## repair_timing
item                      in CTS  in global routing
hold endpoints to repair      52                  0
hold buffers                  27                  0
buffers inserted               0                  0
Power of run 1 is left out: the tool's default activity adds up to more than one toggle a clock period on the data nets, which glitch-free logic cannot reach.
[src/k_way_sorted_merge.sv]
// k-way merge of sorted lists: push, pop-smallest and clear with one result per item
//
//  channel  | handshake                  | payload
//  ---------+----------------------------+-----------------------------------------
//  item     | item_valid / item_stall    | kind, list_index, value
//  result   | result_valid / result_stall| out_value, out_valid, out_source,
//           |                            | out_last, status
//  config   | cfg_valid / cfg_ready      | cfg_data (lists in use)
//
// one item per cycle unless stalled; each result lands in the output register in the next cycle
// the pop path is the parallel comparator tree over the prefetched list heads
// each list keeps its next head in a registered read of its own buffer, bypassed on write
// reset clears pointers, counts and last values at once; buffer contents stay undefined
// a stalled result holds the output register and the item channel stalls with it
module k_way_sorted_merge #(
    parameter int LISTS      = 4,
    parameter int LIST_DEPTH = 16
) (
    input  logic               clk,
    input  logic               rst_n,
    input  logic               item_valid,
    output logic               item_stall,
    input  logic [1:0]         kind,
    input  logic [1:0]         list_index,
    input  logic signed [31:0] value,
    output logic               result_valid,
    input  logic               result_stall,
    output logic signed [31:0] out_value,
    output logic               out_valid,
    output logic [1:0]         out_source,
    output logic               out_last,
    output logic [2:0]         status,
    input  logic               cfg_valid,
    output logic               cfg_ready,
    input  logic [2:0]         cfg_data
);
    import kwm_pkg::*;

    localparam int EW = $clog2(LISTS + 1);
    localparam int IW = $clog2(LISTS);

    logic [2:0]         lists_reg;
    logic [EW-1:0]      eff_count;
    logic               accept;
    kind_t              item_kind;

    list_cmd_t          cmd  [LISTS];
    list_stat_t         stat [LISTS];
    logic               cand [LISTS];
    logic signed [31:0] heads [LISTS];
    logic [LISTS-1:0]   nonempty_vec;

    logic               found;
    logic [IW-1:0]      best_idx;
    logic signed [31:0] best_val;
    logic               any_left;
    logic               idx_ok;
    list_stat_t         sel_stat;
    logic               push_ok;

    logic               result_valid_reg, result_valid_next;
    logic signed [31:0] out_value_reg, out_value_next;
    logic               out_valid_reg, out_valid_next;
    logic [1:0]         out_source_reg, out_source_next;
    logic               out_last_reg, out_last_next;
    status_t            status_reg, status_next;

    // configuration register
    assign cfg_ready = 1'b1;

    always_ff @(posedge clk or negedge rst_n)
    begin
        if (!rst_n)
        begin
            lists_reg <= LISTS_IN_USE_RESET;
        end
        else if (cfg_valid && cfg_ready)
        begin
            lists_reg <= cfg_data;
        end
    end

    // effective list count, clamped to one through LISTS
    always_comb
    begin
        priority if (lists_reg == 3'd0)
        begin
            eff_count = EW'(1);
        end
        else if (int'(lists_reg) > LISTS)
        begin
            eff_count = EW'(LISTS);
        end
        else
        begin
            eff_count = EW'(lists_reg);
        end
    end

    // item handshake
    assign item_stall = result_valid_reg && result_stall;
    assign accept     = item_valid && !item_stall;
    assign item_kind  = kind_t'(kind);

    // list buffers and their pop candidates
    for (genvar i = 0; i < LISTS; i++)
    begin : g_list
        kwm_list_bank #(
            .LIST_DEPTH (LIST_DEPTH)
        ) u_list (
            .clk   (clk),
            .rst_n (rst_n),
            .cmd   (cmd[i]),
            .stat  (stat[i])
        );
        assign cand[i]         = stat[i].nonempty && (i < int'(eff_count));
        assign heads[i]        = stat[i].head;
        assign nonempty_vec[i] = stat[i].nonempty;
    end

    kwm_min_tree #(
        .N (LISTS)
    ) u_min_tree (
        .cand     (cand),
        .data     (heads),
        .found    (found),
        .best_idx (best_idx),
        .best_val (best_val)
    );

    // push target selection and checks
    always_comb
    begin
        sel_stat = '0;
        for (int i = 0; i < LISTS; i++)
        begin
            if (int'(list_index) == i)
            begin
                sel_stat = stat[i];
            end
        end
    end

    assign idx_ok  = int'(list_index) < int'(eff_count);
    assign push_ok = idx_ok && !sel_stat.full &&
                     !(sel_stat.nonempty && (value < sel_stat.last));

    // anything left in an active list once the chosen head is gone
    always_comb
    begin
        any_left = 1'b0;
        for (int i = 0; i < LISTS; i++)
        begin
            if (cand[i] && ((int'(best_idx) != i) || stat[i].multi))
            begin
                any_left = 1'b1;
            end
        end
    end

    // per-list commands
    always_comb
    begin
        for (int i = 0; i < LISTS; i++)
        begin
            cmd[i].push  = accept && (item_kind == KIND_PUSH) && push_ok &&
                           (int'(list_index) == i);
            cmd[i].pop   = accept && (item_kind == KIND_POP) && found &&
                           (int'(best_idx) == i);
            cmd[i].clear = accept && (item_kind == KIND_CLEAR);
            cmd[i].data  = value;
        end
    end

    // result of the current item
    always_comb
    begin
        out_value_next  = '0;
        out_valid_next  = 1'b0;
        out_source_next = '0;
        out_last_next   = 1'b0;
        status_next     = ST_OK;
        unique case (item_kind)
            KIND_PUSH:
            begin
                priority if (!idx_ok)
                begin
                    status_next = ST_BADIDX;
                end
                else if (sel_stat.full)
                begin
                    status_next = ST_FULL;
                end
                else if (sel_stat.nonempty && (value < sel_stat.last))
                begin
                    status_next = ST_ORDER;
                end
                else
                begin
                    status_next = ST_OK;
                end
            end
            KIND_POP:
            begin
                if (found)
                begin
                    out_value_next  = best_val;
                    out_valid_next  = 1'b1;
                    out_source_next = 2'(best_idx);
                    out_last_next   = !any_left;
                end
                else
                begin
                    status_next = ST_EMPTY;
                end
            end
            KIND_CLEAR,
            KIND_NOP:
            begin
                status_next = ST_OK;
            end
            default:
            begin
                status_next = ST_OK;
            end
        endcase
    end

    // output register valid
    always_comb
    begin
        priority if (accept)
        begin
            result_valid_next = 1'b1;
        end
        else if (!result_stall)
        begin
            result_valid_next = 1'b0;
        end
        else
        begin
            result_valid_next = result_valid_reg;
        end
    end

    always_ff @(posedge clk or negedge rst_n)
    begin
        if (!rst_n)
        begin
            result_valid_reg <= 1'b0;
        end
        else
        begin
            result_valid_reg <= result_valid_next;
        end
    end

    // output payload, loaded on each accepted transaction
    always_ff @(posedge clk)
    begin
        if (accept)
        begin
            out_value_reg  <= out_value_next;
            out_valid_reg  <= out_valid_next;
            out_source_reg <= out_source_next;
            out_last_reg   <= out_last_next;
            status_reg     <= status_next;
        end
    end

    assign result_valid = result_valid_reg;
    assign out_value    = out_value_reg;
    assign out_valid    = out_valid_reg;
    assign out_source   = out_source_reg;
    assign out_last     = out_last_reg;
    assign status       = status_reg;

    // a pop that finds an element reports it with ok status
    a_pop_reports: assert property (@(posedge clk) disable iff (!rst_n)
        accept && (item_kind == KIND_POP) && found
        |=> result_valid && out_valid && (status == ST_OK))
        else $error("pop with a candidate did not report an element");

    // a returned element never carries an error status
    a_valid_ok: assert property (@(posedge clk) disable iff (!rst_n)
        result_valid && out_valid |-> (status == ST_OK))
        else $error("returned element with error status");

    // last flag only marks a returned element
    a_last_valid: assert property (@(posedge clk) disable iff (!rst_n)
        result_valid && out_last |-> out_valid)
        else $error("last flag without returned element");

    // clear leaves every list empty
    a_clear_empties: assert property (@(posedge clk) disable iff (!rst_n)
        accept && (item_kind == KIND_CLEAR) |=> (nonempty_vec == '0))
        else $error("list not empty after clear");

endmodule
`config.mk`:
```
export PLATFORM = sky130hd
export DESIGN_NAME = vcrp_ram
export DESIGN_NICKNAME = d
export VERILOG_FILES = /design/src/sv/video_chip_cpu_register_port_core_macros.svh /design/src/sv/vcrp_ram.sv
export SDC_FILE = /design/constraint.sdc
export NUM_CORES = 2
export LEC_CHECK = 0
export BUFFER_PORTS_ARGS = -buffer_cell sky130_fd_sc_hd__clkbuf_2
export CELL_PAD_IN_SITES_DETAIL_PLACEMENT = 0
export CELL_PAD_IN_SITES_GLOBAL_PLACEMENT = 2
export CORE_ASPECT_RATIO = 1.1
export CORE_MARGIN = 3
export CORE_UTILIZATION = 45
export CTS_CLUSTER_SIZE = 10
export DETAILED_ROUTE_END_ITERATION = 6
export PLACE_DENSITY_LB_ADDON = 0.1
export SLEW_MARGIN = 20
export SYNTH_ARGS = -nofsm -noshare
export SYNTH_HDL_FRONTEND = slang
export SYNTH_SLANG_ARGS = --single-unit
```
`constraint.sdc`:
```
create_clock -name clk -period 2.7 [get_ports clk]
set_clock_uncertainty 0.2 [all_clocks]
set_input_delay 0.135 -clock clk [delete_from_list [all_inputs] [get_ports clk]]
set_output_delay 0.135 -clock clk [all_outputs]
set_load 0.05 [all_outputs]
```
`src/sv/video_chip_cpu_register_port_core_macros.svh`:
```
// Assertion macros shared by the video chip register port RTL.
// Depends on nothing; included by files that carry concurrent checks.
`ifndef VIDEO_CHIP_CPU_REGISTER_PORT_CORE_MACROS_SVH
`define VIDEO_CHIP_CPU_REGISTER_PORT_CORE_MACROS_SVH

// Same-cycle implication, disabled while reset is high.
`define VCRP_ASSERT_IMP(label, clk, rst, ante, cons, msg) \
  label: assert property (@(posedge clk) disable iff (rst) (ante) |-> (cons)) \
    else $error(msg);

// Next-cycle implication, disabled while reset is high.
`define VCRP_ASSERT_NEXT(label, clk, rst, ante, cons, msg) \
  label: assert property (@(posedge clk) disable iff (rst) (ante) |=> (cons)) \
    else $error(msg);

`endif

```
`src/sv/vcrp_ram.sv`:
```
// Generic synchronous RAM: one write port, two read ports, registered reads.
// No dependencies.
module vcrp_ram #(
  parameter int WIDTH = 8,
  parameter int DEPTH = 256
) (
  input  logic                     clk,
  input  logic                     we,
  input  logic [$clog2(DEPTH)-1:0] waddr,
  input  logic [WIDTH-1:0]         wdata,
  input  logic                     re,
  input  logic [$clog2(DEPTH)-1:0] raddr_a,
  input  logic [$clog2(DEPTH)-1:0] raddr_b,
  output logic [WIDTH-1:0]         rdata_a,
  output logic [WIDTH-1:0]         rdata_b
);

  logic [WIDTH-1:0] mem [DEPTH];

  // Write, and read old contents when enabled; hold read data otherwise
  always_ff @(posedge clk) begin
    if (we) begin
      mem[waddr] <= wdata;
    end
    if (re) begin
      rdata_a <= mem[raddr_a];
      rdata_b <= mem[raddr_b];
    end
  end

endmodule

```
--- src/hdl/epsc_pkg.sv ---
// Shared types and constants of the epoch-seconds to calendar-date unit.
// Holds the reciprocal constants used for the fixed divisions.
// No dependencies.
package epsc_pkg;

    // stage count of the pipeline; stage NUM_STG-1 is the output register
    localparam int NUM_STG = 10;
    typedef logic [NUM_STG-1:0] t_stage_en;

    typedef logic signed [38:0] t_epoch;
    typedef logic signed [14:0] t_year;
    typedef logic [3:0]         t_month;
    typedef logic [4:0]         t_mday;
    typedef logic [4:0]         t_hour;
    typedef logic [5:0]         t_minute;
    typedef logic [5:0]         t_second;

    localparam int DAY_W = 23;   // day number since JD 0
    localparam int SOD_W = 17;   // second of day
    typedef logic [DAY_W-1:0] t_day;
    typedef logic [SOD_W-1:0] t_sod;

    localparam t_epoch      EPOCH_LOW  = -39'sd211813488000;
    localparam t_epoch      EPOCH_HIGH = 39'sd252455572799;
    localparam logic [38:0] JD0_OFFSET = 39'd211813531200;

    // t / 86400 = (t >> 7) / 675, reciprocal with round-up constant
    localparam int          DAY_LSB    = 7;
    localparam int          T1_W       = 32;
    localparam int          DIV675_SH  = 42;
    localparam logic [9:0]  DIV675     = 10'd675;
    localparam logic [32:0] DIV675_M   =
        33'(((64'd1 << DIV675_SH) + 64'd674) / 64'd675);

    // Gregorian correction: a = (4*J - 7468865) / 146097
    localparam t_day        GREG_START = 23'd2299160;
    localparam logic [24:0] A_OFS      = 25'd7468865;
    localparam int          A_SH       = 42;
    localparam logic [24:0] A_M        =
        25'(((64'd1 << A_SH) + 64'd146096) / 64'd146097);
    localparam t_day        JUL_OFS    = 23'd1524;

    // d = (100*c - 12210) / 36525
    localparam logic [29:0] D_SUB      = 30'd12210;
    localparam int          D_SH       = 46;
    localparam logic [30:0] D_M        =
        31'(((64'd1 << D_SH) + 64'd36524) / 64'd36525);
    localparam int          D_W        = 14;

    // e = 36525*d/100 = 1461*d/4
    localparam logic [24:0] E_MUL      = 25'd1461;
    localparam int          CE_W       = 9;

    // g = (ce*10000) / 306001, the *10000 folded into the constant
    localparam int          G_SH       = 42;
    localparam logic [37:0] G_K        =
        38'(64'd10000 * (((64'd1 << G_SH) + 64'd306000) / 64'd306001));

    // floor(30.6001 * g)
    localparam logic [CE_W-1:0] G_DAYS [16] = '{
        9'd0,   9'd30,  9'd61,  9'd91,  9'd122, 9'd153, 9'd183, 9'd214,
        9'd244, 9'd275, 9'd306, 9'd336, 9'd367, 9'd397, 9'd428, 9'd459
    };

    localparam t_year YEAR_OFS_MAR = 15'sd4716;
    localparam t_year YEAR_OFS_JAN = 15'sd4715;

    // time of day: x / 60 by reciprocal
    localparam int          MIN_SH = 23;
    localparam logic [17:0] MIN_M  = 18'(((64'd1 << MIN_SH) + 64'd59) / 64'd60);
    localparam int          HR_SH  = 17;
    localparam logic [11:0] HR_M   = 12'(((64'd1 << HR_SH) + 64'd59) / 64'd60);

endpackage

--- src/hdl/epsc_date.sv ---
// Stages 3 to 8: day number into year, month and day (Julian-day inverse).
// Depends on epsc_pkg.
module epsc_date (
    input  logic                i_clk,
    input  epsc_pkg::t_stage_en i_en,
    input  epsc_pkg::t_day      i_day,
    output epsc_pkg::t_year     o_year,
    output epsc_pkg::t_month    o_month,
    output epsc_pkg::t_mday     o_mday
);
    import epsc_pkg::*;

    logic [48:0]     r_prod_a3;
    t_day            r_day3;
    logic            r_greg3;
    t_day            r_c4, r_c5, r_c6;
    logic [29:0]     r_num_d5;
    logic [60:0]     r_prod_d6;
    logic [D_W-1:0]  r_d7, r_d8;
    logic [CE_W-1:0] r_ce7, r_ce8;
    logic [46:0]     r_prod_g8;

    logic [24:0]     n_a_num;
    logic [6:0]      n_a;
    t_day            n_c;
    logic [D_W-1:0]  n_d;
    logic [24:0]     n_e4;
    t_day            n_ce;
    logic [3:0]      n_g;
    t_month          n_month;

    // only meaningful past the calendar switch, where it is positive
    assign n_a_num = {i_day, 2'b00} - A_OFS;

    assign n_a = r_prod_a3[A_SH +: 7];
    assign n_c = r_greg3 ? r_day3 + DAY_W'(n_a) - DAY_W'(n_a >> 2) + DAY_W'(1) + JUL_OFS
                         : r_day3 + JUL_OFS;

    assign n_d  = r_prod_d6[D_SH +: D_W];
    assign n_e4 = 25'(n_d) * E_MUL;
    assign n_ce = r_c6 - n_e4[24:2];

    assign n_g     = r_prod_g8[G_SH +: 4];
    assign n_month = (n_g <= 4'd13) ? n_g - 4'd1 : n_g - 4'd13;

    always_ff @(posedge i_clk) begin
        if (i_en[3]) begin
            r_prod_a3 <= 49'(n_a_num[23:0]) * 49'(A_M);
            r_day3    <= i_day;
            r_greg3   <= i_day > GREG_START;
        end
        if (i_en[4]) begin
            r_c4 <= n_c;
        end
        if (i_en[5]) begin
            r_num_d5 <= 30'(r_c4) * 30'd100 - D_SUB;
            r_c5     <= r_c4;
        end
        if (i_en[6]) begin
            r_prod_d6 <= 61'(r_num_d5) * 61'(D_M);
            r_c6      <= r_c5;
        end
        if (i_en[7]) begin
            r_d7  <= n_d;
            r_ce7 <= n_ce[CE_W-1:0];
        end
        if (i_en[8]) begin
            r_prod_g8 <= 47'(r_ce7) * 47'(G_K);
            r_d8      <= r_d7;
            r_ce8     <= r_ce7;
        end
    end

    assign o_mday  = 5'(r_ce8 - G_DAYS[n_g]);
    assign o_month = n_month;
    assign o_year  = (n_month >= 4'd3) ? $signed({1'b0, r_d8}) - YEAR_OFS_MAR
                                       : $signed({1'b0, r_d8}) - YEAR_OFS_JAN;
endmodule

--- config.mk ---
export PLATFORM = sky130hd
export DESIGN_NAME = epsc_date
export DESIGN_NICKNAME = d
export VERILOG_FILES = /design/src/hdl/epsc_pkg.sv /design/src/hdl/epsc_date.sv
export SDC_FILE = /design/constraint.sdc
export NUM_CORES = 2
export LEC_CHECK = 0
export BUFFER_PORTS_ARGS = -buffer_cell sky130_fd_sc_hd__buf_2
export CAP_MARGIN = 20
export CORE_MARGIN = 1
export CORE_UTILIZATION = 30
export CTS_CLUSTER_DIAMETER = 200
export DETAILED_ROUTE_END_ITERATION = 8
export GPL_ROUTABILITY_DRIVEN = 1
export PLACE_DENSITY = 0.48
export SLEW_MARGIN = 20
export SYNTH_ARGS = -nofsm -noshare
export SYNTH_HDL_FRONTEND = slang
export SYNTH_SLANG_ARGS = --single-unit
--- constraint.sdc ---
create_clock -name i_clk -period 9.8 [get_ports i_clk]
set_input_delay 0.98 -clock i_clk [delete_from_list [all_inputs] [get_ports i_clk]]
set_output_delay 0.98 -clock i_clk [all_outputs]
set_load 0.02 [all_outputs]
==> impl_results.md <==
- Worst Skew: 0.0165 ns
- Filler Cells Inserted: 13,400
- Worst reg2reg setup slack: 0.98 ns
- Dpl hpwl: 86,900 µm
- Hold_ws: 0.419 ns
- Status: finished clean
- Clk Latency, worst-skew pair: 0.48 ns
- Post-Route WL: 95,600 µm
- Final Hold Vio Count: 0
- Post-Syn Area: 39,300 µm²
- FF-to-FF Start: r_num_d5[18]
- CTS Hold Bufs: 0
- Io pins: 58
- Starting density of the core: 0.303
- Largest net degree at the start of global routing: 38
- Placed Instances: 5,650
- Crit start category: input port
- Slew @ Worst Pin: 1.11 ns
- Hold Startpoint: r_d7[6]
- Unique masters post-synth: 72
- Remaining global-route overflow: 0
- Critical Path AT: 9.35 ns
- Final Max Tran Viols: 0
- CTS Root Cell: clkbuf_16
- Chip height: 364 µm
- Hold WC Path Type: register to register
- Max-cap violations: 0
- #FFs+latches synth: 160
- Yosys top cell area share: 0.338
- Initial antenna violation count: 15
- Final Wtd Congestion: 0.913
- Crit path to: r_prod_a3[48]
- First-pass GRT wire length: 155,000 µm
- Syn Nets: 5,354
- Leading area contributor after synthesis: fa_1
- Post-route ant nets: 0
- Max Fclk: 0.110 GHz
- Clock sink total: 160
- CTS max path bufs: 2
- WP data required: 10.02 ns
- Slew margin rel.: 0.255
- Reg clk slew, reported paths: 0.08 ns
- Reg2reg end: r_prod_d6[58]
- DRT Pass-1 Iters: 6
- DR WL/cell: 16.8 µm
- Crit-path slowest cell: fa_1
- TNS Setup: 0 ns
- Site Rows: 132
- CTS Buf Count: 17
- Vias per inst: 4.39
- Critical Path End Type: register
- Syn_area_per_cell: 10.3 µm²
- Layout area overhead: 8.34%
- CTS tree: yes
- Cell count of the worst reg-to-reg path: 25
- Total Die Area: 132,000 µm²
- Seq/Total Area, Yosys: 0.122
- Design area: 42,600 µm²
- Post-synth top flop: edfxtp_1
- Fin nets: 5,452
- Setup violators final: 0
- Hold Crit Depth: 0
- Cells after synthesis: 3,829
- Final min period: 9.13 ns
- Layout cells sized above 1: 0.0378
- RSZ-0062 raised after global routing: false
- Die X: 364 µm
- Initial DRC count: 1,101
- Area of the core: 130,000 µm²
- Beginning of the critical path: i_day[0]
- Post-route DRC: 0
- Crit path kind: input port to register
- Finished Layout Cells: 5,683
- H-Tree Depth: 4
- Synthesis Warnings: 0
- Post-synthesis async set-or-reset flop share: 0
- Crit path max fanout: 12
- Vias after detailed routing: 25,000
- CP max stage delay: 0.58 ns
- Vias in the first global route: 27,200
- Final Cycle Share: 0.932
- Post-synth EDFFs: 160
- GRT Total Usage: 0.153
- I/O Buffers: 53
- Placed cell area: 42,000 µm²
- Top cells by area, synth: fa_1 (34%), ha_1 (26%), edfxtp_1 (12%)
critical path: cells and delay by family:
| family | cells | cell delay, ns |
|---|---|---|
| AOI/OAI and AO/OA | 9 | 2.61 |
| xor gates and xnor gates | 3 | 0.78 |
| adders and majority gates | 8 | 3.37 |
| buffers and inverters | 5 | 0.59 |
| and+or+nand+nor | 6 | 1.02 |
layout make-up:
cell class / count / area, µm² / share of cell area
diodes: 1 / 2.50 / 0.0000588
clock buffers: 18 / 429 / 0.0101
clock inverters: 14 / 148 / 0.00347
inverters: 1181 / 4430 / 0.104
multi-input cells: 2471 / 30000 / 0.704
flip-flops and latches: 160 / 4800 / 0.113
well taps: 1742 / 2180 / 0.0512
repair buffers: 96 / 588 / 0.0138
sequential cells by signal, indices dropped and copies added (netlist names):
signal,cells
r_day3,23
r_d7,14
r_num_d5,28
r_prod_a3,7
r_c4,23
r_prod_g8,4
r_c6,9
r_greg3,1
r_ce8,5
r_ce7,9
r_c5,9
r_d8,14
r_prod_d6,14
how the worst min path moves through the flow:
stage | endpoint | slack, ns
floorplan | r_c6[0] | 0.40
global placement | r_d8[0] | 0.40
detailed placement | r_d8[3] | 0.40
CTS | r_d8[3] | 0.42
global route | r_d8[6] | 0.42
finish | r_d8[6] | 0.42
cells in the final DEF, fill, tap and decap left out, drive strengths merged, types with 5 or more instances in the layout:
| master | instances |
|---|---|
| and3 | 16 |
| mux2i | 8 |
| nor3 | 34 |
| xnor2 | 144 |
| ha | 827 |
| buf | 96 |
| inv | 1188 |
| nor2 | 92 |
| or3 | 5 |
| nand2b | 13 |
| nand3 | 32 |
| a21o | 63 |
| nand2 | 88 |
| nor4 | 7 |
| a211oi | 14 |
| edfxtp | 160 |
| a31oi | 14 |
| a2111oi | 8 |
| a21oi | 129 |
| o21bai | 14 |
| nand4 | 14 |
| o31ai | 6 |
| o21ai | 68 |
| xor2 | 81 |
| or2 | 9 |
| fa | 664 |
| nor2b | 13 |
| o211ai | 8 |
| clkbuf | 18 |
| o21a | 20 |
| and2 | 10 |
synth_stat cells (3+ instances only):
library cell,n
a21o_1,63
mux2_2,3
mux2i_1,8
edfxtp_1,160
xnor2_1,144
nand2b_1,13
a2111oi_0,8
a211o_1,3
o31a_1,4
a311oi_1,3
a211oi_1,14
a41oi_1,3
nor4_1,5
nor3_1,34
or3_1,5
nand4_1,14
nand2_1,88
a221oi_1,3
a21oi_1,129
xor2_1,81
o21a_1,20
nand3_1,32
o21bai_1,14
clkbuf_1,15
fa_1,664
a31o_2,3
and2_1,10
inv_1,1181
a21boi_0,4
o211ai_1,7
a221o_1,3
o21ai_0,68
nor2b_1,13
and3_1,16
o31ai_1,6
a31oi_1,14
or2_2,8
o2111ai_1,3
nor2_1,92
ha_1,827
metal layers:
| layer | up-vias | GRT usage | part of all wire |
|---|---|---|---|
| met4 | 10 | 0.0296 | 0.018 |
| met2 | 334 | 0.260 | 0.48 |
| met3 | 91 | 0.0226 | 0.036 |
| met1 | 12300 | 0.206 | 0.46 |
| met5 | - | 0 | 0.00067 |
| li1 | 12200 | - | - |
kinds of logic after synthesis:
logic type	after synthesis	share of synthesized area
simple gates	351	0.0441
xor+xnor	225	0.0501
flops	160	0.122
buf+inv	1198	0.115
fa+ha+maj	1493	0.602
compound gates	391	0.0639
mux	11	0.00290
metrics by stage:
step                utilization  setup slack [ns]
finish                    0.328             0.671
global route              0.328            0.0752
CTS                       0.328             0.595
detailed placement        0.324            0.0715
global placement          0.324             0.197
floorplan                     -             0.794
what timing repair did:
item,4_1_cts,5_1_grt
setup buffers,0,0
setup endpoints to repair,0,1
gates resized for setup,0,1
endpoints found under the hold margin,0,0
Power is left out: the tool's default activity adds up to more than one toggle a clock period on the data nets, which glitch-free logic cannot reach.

————————

▸ **Work required**
Above are the records. Print exactly, and only, the lines from the line with "export CTS_CLUSTER_DIAMETER = 200" to the line with "create_clock -name i_clk", both inclusive.

▸ **Reply to the task**
export CTS_CLUSTER_DIAMETER = 200
export DETAILED_ROUTE_END_ITERATION = 8
export GPL_ROUTABILITY_DRIVEN = 1
export PLACE_DENSITY = 0.48
export SLEW_MARGIN = 20
export SYNTH_ARGS = -nofsm -noshare
export SYNTH_HDL_FRONTEND = slang
export SYNTH_SLANG_ARGS = --single-unit
--- constraint.sdc ---
create_clock -name i_clk -period 9.8 [get_ports i_clk]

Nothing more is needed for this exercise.